The Station for Measuring Ecosystem-Atmosphere Relations in Kumpula (SMEAR III) is situated on a rocky hill at 26 m above sea level, about 4 km northeast from the Helsinki centre. The surroundings of this urban background station are heterogeneous, constituting of buildings, small roads, parking lots, patchy forest and low vegetation. Residential activity, including wood combustion, accounts for a large portion of atmospheric pollutant source [19]. Trace gases are measured at a 31-m-high triangular lattice tower. Next to the tower stands a measurement container, where aerosols measurement instrumentation is located. In addition, basic meteorological measurements are made from the rooftop of Physicum building in the University of Helsinki.

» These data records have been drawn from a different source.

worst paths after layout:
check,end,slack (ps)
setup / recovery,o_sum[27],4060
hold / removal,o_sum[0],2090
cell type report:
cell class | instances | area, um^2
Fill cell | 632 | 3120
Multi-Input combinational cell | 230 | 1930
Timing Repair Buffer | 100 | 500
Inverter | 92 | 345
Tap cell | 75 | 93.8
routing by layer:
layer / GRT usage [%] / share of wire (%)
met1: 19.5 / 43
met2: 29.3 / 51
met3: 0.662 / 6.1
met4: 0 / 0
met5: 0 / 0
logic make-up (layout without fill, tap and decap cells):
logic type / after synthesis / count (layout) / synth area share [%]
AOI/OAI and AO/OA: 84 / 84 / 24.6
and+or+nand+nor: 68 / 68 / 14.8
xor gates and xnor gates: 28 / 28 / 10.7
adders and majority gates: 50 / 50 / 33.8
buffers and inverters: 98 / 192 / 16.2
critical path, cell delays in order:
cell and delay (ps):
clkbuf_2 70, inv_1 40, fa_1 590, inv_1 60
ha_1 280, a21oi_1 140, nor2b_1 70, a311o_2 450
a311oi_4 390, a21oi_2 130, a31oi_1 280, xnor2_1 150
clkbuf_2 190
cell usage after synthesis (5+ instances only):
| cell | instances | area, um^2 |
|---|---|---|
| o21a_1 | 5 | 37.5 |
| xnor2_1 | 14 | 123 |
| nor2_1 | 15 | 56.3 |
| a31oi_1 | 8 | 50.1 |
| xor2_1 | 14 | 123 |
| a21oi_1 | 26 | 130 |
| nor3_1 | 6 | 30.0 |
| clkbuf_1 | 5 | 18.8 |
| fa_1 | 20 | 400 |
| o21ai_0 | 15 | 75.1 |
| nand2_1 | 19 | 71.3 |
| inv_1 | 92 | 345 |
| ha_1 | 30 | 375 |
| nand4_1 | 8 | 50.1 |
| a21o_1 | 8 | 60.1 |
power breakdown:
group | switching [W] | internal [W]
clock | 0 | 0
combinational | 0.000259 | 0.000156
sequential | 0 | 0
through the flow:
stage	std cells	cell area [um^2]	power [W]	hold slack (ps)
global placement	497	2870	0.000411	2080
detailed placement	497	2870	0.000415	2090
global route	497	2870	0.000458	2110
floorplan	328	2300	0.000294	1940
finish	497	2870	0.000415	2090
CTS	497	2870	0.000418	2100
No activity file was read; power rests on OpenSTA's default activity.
### src/rtl/tts_pkg.sv
`timescale 1ns / 1ps
// tts_pkg: shared types and constants for the tangent series pipeline
// used by tts_front, tts_slice and tangent_taylor_series; no dependencies

package tts_pkg;

    localparam int MAX_TERMS_DEF = 6;
    localparam int TERM_TABLE    = 6;

    localparam int ANGLE_W   = 16;
    localparam int TERMS_W   = 3;
    localparam int RAD_W     = 18;
    localparam int TAN_W     = 32;
    localparam int S_TDATA_W = 24;
    localparam int M_TDATA_W = 56;

    localparam int MAG_W     = 15;
    localparam int A_W       = 17;
    localparam int FRAC_W    = 16;
    localparam int P_W       = 40;
    localparam int SUM_W     = 20;

    localparam int NUM_W     = 11;
    localparam int DEN_W     = 18;
    localparam int RECIP_W   = 25;
    localparam int RECIP_SH  = 24;
    localparam int PC_FULL_W = P_W + RECIP_W;
    localparam int PC_W      = 58;
    localparam int N_W       = 52;
    localparam int Q_W       = 18;
    localparam int LP_W      = 36;
    localparam int Q_SHIFT   = RECIP_SH + FRAC_W;
    localparam int RAD_FULL_W = 35;

    localparam logic signed [ANGLE_W-1:0] DEG_LIMIT   = 16'sd23040;
    localparam logic signed [RAD_W-1:0]   RAD_LIMIT   = 18'sd102944;
    localparam logic [18:0]               RAD_PER_DEG = 19'd292818;

    typedef logic [MAG_W-1:0]   t_mag;
    typedef logic [A_W-1:0]     t_a;
    typedef logic [P_W-1:0]     t_pow;
    typedef logic [SUM_W-1:0]   t_sum;
    typedef logic [TERMS_W-1:0] t_terms;
    typedef logic [PC_W-1:0]    t_pc;
    typedef logic [N_W-1:0]     t_n;
    typedef logic [Q_W-1:0]     t_q;
    typedef logic [LP_W-1:0]    t_lp;

    // tangent number over odd factorial, reduced: t / f, and floor(t * 2^24 / f)
    localparam logic [NUM_W-1:0] TERM_NUM [TERM_TABLE] =
        '{11'd1, 11'd1, 11'd2, 11'd17, 11'd62, 11'd1382};
    localparam logic [DEN_W-1:0] TERM_DEN [TERM_TABLE] =
        '{18'd1, 18'd3, 18'd15, 18'd315, 18'd2835, 18'd155925};
    localparam logic [RECIP_W-1:0] TERM_RECIP [TERM_TABLE] =
        '{25'd16777216, 25'd5592405, 25'd2236962, 25'd905437, 25'd366909, 25'd148700};

    typedef struct packed {
        t_a     a;
        t_pow   p;
        t_sum   sum;
        logic   neg;
        t_terms terms;
    } t_slice_data;

endpackage
==> src/rtl/tts_pkg.sv <==
`timescale 1ns / 1ps
// tts_pkg: shared types and constants for the tangent series pipeline
// used by tts_front, tts_slice and tangent_taylor_series; no dependencies

package tts_pkg;

    localparam int MAX_TERMS_DEF = 6;
    localparam int TERM_TABLE    = 6;

    localparam int ANGLE_W   = 16;
    localparam int TERMS_W   = 3;
    localparam int RAD_W     = 18;
    localparam int TAN_W     = 32;
    localparam int S_TDATA_W = 24;
    localparam int M_TDATA_W = 56;

    localparam int MAG_W     = 15;
    localparam int A_W       = 17;
    localparam int FRAC_W    = 16;
    localparam int P_W       = 40;
    localparam int SUM_W     = 20;

    localparam int NUM_W     = 11;
    localparam int DEN_W     = 18;
    localparam int RECIP_W   = 25;
    localparam int RECIP_SH  = 24;
    localparam int PC_FULL_W = P_W + RECIP_W;
    localparam int PC_W      = 58;
    localparam int N_W       = 52;
    localparam int Q_W       = 18;
    localparam int LP_W      = 36;
    localparam int Q_SHIFT   = RECIP_SH + FRAC_W;
    localparam int RAD_FULL_W = 35;

    localparam logic signed [ANGLE_W-1:0] DEG_LIMIT   = 16'sd23040;
    localparam logic signed [RAD_W-1:0]   RAD_LIMIT   = 18'sd102944;
    localparam logic [18:0]               RAD_PER_DEG = 19'd292818;

    typedef logic [MAG_W-1:0]   t_mag;
    typedef logic [A_W-1:0]     t_a;
    typedef logic [P_W-1:0]     t_pow;
    typedef logic [SUM_W-1:0]   t_sum;
    typedef logic [TERMS_W-1:0] t_terms;
    typedef logic [PC_W-1:0]    t_pc;
    typedef logic [N_W-1:0]     t_n;
    typedef logic [Q_W-1:0]     t_q;
    typedef logic [LP_W-1:0]    t_lp;

    // tangent number over odd factorial, reduced: t / f, and floor(t * 2^24 / f)
    localparam logic [NUM_W-1:0] TERM_NUM [TERM_TABLE] =
        '{11'd1, 11'd1, 11'd2, 11'd17, 11'd62, 11'd1382};
    localparam logic [DEN_W-1:0] TERM_DEN [TERM_TABLE] =
        '{18'd1, 18'd3, 18'd15, 18'd315, 18'd2835, 18'd155925};
    localparam logic [RECIP_W-1:0] TERM_RECIP [TERM_TABLE] =
        '{25'd16777216, 25'd5592405, 25'd2236962, 25'd905437, 25'd366909, 25'd148700};

    typedef struct packed {
        t_a     a;
        t_pow   p;
        t_sum   sum;
        logic   neg;
        t_terms terms;
    } t_slice_data;

endpackage
File: src/uanf_pkg.sv
// Package for the UTF-8 name filter: widths, result type, character class table.
package uanf_pkg;

    localparam int NAME_BUF_BYTES = 64;
    localparam int CP_W           = 21;
    localparam int LEN_W          = 6;
    localparam int N_RANGES       = 31;
    localparam int OUT_TDATA_W    = 48;

    localparam logic [7:0] CH_DASH  = 8'h2D;
    localparam logic [7:0] CH_UNDER = 8'h5F;

    typedef struct packed {
        logic [CP_W-1:0] lo;
        logic [CP_W-1:0] hi;
    } t_range;

    // fields from the lowest bit up: kept_count, kept_bytes, name_length, name_empty
    typedef struct packed {
        logic             name_empty;
        logic [LEN_W-1:0] name_length;
        logic [31:0]      kept_bytes;
        logic [2:0]       kept_count;
    } t_result;

    localparam int RES_W = $bits(t_result);

    localparam t_range ALNUM_RANGES [N_RANGES] = '{
        '{21'h00030, 21'h00039}, '{21'h00041, 21'h0005A}, '{21'h00061, 21'h0007A},
        '{21'h000AA, 21'h000AA}, '{21'h000B5, 21'h000B5}, '{21'h000BA, 21'h000BA},
        '{21'h000C0, 21'h000D6}, '{21'h000D8, 21'h000F6}, '{21'h000F8, 21'h002FF},
        '{21'h00370, 21'h003FF}, '{21'h00400, 21'h0052F}, '{21'h00531, 21'h00588},
        '{21'h005D0, 21'h005EA}, '{21'h00620, 21'h0064A}, '{21'h00660, 21'h00669},
        '{21'h006F0, 21'h006F9}, '{21'h00E01, 21'h00E3A}, '{21'h00E40, 21'h00E5B},
        '{21'h01E00, 21'h01FFF}, '{21'h03040, 21'h030FF}, '{21'h03131, 21'h0318E},
        '{21'h0AC00, 21'h0D7A3}, '{21'h031F0, 21'h031FF}, '{21'h03400, 21'h04DBF},
        '{21'h04E00, 21'h09FFF}, '{21'h0F900, 21'h0FAFF}, '{21'h0FF10, 21'h0FF19},
        '{21'h0FF21, 21'h0FF3A}, '{21'h0FF41, 21'h0FF5A}, '{21'h0FF66, 21'h0FFDC},
        '{21'h20000, 21'h2FA1F}
    };

    function automatic logic is_alnum(input logic [CP_W-1:0] cp);
        logic hit;
        hit = 1'b0;
        for (int i = 0; i < N_RANGES; i++) begin
            hit = hit | ((cp >= ALNUM_RANGES[i].lo) && (cp <= ALNUM_RANGES[i].hi));
        end
        return hit;
    endfunction

endpackage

Apart from the trace gases, aerosols and meteorological measurements, traffic rates in Helsinki metropolitan area are monitored by the City of Helsinki. The nearest continuous counter station is in proximity to Mäkelänrinne swimming centre, about 600 m south and 1 km north from Kumpula and Mäkelänkatu measurement sites, respectively. The traffic monitoring does not take into account the split between light- and heavy-duty vehicles. It logs number of vehicles along Mäkelänkatu but it is estimated that 30% of traffic may have been diverted to Kumpulankatu before reaching Mäkelänkatu supersite. The actual positions are shown in Figure 2.

3.2. Instruments

BC mass concentration was measured by a multi-angle absorption photometer (MAAP) Thermo Scientific 5012 with a PM₁ inlet at a 1-minute time resolution [43]. The MAAP determines the light absorbance from particles deposited on the filter using measurements of both transmittance and reflectance at different angles. The absorbance was converted to BC mass concentration by using a fixed 6.6 m² g⁻¹ mass absorption coefficient at wavelength of 637 nm [44].

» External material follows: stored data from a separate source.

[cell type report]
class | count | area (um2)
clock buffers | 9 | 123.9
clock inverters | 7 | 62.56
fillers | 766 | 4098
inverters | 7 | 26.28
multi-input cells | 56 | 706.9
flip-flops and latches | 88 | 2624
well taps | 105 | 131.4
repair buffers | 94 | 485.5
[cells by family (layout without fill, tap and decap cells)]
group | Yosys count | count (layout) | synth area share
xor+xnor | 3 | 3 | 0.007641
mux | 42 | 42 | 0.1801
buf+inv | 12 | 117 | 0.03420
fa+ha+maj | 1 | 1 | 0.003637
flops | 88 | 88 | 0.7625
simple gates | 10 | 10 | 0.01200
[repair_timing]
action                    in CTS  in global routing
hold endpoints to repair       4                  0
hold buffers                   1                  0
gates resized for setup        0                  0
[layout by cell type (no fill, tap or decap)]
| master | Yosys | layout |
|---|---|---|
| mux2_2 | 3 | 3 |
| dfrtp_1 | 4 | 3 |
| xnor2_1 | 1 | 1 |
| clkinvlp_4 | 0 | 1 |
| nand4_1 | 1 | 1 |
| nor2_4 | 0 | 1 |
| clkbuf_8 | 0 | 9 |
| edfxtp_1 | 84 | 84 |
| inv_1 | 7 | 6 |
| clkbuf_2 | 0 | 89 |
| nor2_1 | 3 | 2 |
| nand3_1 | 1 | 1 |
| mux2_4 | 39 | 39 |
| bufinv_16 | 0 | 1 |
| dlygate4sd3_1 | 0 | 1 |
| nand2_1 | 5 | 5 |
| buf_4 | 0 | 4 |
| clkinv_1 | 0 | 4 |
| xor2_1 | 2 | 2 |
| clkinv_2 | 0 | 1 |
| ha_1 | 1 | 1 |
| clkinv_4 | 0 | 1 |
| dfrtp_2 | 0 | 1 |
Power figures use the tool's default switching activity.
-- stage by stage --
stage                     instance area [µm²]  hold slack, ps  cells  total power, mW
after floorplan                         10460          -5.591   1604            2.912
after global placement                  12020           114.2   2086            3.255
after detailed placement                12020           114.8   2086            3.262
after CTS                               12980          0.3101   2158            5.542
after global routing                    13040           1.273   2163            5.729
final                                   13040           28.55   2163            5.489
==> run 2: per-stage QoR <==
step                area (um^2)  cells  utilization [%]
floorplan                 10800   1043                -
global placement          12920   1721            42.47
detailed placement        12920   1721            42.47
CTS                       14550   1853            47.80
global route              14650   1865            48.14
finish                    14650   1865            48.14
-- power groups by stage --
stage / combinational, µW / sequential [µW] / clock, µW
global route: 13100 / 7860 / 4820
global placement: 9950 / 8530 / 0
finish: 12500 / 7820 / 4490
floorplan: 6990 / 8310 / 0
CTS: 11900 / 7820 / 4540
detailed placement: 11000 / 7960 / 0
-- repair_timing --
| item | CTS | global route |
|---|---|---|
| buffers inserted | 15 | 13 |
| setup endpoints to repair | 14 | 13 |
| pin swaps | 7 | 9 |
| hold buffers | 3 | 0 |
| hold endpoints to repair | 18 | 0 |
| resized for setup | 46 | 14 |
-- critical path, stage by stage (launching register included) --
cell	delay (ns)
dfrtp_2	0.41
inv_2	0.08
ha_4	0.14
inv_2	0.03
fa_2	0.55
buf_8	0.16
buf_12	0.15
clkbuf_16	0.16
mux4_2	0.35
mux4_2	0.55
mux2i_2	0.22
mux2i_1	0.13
===== src/hw/rtl/iud_front.sv =====
// Front end: accepts words and queues them for the back end.
`timescale 1ns / 1ps
module iud_front (
    input  logic           i_clk,
    input  logic           i_rst_n,
    input  logic           i_valid,
    output logic           o_ready,
    input  iud_pkg::t_item i_item,
    output logic           o_q_valid,
    input  logic           i_q_pop,
    output iud_pkg::t_item o_q_item
);
    iud_pkg::t_item r_q [iud_pkg::QueueDepth];
    logic [iud_pkg::QPtrW-1:0] r_wp, r_rp;
    logic [iud_pkg::QPtrW:0] r_cnt;
    logic push, pop;

    assign o_ready   = (r_cnt != (iud_pkg::QPtrW+1)'(iud_pkg::QueueDepth));
    assign push      = i_valid && o_ready;
    assign o_q_valid = (r_cnt != '0);
    assign pop       = i_q_pop && o_q_valid;
    assign o_q_item  = r_q[r_rp];

    always_ff @(posedge i_clk) begin
        if (push) r_q[r_wp] <= i_item;
    end

    always_ff @(posedge i_clk) begin
        if (!i_rst_n) begin
            r_wp <= '0;
            r_rp <= '0;
            r_cnt <= '0;
        end else begin
            if (push) r_wp <= r_wp + 1'b1;
            if (pop) r_rp <= r_rp + 1'b1;
            r_cnt <= r_cnt + (iud_pkg::QPtrW+1)'(push) - (iud_pkg::QPtrW+1)'(pop);
        end
    end
endmodule


===== config.mk =====
export PLATFORM = sky130hd
export DESIGN_NAME = iud_front
export DESIGN_NICKNAME = d
export VERILOG_FILES = /design/src/hw/rtl/iud_pkg.sv /design/src/hw/rtl/iud_front.sv
export SDC_FILE = /design/constraint.sdc
export NUM_CORES = 1
export LEC_CHECK = 0
export BUFFER_PORTS_ARGS = -buffer_cell sky130_fd_sc_hd__buf_2
export CORE_ASPECT_RATIO = 1.25
export CORE_UTILIZATION = 52
export DETAILED_ROUTE_END_ITERATION = 8
export PLACE_DENSITY_LB_ADDON = 0.3
export SLEW_MARGIN = 40
export SYNTH_ARGS = -nofsm -noshare
export SYNTH_HDL_FRONTEND = slang
export SYNTH_SLANG_ARGS = --single-unit
export TNS_END_PERCENT = 5

===== constraint.sdc =====
create_clock -name i_clk -period 6.3 [get_ports i_clk]
set_clock_uncertainty 0.05 [all_clocks]
set_input_delay 1.26 -clock i_clk [delete_from_list [all_inputs] [get_ports i_clk]]
set_output_delay 1.26 -clock i_clk [all_outputs]
set_load 0.03 [all_outputs]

Lung deposited surface area (LDSA), which is considered as a relevant metric for the negative health effects of aerosol particles [45], were collected with diffusion charging-based Pegasor AQ Urban sensor [46]. Particle mass concentration of diameter less than 2.5 µm (PM_2.5) and less than 10 µm (PM₁₀) were measured with continuous ambient particulate monitor TEOM 1405 in Mäkelänkatu and TEOM 1405-D in Kumpula [19]. Aerosol size distribution was also measured with a differential mobility particle sizer (DMPS) in combination of a differential mobility analyser (DMA) and a condensation particle counter (CPC). Mäkelänkatu used Vienna DMA and Airmodus A20 CPC while Kumpula used Twin DMPS (Hauke-type DMA and TSI Model 3025 CPC + Hauke-type DMA and TSI Model 3010 CPC) [47]. The DMPS systems measured particles with diameter 6–800 nm and 3–950 nm, respectively. The DMPS technique is based on the bipolar charging of aerosol particles, followed by classification of particles into size classes according to their electrical mobility (detailed procedures of data treatment of DMPS in [19]).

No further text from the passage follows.